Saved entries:
________________
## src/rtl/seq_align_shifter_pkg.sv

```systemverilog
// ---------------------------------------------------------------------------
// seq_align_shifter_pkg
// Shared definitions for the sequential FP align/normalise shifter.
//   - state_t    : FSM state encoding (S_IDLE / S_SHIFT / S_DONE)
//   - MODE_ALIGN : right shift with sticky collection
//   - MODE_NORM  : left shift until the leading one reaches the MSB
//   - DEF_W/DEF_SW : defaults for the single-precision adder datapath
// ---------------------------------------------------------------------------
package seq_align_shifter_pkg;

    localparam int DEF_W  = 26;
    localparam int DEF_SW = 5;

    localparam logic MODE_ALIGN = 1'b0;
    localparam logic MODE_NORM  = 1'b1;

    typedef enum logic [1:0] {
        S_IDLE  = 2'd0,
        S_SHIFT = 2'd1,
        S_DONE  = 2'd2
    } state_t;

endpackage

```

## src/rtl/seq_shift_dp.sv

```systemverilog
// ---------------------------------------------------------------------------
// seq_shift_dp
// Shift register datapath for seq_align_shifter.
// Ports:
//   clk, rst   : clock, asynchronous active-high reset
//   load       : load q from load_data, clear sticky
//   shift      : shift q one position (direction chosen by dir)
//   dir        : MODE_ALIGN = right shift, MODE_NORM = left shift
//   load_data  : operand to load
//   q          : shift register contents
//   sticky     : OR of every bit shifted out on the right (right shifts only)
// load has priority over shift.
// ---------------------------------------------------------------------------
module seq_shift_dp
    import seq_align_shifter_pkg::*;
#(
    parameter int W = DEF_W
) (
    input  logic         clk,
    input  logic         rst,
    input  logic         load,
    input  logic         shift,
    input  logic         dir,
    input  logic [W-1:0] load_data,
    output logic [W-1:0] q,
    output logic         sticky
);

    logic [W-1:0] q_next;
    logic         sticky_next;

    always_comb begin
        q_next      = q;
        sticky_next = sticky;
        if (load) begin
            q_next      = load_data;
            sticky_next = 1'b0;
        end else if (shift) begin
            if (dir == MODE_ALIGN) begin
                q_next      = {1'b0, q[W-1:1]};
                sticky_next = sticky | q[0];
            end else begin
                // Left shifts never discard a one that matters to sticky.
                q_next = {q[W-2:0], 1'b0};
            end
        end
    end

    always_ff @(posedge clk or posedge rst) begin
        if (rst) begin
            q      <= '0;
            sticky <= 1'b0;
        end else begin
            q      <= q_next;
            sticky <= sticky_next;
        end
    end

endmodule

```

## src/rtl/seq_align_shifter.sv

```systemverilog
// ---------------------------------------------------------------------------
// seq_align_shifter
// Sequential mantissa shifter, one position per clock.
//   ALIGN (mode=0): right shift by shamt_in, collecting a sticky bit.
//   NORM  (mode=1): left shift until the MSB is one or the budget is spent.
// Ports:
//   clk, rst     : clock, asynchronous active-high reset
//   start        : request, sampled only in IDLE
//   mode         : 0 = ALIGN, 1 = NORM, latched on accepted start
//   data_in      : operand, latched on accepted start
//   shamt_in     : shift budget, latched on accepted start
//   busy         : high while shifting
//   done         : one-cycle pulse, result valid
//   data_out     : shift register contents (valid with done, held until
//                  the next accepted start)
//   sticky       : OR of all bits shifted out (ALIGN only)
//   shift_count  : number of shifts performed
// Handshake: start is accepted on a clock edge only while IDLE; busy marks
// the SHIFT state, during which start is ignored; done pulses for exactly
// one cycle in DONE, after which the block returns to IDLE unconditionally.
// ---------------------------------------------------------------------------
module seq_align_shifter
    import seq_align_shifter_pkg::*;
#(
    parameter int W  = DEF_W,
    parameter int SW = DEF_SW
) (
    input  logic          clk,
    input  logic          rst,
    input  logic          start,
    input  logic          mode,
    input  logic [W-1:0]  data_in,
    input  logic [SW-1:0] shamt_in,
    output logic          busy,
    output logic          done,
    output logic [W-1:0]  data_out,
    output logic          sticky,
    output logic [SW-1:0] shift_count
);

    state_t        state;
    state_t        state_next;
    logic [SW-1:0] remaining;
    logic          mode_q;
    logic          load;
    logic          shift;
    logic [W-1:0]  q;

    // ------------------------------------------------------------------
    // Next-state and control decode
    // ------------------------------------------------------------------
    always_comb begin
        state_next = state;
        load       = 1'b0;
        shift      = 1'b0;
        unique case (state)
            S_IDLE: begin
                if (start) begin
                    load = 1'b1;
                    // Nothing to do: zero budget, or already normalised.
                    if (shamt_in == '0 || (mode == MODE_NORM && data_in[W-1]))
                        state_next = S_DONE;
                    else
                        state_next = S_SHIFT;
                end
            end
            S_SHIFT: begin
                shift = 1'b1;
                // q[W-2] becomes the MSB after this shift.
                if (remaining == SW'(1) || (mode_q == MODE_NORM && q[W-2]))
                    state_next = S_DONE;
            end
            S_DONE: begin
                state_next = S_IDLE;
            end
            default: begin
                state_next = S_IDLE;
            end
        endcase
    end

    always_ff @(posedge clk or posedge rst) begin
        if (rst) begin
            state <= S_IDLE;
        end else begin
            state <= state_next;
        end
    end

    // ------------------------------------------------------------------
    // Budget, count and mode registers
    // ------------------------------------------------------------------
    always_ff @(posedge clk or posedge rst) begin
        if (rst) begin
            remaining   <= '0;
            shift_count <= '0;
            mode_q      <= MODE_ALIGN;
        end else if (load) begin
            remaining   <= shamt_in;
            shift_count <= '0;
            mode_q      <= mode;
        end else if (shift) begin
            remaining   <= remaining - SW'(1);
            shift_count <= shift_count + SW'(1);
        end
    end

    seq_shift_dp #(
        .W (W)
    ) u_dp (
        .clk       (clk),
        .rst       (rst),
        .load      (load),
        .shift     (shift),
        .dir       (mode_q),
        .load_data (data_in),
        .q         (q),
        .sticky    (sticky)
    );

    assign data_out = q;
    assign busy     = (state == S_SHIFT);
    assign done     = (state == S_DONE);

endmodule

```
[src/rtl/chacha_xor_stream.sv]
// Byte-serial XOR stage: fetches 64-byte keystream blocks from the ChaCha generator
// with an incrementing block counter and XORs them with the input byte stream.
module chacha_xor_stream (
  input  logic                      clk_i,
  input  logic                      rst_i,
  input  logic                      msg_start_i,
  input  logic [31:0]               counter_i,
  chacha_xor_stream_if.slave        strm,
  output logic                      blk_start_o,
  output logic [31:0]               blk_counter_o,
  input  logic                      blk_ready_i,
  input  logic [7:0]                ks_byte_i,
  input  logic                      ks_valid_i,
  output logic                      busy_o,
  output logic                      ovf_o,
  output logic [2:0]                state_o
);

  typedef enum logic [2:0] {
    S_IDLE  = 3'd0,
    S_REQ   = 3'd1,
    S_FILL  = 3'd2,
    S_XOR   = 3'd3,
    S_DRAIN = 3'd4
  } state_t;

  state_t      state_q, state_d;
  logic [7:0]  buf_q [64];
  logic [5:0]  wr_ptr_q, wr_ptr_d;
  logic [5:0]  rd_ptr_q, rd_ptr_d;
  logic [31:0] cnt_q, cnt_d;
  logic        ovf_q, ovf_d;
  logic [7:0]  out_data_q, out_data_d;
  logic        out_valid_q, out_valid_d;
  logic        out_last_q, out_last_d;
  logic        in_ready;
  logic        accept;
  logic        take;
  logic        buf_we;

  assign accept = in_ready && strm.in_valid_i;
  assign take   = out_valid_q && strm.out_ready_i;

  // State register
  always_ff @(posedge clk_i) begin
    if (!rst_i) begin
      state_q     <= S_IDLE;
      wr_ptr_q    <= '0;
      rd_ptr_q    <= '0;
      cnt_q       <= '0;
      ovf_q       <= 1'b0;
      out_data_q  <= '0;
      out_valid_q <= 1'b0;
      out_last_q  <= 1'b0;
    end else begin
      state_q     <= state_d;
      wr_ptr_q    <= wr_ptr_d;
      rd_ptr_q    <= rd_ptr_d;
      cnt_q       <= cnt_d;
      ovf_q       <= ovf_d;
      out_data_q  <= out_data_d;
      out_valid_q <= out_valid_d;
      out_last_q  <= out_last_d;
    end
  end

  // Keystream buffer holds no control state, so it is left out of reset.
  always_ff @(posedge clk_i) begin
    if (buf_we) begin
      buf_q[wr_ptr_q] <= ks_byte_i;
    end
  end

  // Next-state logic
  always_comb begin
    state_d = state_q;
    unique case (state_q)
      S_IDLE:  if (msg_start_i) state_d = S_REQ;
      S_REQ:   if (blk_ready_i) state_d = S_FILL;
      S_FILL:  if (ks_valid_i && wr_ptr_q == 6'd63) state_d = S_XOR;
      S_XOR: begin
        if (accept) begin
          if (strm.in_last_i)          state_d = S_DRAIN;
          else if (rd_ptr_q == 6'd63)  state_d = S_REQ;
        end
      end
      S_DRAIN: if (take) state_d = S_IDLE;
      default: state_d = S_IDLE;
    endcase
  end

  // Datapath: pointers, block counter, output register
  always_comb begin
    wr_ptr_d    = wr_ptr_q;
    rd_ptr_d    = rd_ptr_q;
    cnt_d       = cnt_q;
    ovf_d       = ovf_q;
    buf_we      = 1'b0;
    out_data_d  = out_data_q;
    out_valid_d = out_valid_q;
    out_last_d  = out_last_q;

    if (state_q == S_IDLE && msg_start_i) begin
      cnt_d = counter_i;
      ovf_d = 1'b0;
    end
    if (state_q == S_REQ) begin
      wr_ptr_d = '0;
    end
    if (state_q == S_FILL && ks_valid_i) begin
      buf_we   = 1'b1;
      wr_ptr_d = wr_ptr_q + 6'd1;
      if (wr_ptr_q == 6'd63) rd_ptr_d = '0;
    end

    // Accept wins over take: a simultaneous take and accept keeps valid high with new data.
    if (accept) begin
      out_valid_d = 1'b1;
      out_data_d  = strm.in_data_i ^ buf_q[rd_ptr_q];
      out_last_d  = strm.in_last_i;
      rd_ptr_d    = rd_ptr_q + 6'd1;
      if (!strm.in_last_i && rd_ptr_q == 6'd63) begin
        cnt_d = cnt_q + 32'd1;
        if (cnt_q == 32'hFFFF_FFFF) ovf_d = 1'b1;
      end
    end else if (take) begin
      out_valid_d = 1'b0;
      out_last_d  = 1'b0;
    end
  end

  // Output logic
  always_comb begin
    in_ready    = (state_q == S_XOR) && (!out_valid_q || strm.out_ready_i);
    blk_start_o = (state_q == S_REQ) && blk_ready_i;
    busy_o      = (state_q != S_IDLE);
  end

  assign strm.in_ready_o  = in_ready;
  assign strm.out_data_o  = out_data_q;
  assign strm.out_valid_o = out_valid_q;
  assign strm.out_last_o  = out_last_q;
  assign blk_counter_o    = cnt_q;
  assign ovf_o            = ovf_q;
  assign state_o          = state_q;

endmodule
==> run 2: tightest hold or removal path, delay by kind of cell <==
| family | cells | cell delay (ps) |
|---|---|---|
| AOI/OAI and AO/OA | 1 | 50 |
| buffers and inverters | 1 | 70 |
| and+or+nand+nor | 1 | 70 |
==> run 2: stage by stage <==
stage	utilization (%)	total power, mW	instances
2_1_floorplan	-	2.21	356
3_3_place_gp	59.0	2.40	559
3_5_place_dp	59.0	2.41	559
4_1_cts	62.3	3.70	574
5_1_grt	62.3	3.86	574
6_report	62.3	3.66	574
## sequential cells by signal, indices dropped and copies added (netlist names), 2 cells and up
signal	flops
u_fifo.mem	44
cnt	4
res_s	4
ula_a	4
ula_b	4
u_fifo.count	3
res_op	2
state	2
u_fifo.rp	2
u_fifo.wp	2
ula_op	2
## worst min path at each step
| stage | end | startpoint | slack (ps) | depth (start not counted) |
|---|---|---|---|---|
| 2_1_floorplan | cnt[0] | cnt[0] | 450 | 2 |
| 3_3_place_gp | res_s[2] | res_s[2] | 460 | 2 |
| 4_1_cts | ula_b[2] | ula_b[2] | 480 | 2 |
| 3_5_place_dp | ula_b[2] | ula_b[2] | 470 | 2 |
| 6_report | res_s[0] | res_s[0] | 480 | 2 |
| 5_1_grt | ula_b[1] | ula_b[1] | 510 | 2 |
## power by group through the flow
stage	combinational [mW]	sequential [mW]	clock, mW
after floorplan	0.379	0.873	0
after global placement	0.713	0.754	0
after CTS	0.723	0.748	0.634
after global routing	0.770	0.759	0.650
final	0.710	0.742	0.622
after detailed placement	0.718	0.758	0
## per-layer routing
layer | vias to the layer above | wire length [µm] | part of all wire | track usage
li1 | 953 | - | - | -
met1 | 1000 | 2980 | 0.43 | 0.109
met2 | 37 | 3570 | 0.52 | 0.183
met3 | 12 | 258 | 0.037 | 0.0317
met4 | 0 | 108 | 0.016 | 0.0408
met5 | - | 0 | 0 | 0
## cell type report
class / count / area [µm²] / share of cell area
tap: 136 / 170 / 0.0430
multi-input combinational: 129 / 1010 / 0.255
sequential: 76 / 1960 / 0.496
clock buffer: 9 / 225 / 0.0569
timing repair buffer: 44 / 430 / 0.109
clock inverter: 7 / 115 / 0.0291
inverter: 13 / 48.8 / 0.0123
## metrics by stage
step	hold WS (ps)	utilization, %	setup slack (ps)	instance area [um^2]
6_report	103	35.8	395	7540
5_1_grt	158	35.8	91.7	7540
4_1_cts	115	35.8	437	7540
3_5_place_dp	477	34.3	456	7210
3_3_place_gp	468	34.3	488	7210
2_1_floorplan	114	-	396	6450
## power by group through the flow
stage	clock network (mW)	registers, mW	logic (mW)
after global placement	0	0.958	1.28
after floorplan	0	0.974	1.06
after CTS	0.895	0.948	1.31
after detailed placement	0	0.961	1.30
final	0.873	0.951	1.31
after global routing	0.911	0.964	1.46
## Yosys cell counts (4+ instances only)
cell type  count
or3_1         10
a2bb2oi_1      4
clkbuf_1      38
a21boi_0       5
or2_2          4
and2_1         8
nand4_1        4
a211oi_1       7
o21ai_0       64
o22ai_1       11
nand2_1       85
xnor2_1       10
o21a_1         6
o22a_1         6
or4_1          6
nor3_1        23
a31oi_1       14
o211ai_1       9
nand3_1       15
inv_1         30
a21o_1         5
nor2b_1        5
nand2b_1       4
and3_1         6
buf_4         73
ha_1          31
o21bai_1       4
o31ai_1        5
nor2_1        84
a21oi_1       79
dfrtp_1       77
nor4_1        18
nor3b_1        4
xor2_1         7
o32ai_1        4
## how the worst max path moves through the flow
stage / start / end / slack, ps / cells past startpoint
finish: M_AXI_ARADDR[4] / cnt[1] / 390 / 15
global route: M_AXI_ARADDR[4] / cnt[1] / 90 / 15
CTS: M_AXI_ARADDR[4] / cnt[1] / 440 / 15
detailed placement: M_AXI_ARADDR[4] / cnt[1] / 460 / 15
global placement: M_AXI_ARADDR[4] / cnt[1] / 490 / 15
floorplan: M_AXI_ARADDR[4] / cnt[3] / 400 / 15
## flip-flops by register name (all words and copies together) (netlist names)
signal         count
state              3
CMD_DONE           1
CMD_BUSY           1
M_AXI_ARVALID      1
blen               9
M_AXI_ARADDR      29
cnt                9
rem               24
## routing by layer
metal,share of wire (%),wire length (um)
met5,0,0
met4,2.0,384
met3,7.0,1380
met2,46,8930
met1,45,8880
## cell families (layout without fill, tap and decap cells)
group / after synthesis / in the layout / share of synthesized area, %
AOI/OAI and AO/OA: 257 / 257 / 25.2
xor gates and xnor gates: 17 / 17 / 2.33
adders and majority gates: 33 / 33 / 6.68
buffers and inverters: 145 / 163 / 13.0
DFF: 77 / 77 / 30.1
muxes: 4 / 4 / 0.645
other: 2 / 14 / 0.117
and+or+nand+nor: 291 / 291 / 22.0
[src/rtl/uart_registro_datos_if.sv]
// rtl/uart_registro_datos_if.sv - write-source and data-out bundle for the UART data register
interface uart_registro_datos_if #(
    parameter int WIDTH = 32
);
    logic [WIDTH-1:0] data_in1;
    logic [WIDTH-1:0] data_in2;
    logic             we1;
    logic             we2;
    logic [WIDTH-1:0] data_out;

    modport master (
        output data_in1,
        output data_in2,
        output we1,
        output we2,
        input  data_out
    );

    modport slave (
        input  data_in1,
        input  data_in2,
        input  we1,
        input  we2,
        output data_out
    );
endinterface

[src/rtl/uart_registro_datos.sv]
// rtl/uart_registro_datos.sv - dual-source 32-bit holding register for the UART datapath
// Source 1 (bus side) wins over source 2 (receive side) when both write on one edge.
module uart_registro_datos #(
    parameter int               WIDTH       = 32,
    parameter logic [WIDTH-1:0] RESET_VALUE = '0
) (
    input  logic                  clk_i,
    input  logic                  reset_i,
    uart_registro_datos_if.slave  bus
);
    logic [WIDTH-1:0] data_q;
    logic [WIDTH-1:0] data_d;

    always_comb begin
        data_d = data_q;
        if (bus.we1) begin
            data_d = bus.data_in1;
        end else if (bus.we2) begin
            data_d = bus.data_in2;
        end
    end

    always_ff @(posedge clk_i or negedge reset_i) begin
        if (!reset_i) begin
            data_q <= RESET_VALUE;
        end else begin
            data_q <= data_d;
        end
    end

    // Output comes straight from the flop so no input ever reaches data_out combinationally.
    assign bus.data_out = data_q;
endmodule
________________
WHAT IS BEING ASKED: The answer must consist of every line from the entries above that contains the string "layout".

SOLUTION FOR THIS PROBLEM:
## cell families (layout without fill, tap and decap cells)
group / after synthesis / in the layout / share of synthesized area, %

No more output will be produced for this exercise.